---- DATA EXCERPTS

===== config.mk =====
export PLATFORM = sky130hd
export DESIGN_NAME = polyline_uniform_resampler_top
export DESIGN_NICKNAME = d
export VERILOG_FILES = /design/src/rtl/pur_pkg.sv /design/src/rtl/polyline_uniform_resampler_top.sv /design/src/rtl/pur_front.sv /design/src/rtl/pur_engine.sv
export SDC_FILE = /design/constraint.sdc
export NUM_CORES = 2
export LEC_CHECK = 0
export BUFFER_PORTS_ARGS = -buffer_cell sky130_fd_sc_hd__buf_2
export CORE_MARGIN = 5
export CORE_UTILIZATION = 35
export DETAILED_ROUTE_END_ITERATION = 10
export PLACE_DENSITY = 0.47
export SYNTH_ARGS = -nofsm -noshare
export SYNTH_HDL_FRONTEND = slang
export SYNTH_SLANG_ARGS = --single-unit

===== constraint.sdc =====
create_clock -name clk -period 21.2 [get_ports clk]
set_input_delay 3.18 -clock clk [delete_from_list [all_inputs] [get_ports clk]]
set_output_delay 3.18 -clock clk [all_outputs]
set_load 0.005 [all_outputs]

--------

> [WORK TASK]
Stopping at the line containing "export SDC_FILE = /design/constraint.sdc", please repeat exactly every line from the very start of the entries, that line included, and nothing more.

> [RESPONSE]
===== config.mk =====
export PLATFORM = sky130hd
export DESIGN_NAME = polyline_uniform_resampler_top
export DESIGN_NICKNAME = d
export VERILOG_FILES = /design/src/rtl/pur_pkg.sv /design/src/rtl/polyline_uniform_resampler_top.sv /design/src/rtl/pur_front.sv /design/src/rtl/pur_engine.sv
export SDC_FILE = /design/constraint.sdc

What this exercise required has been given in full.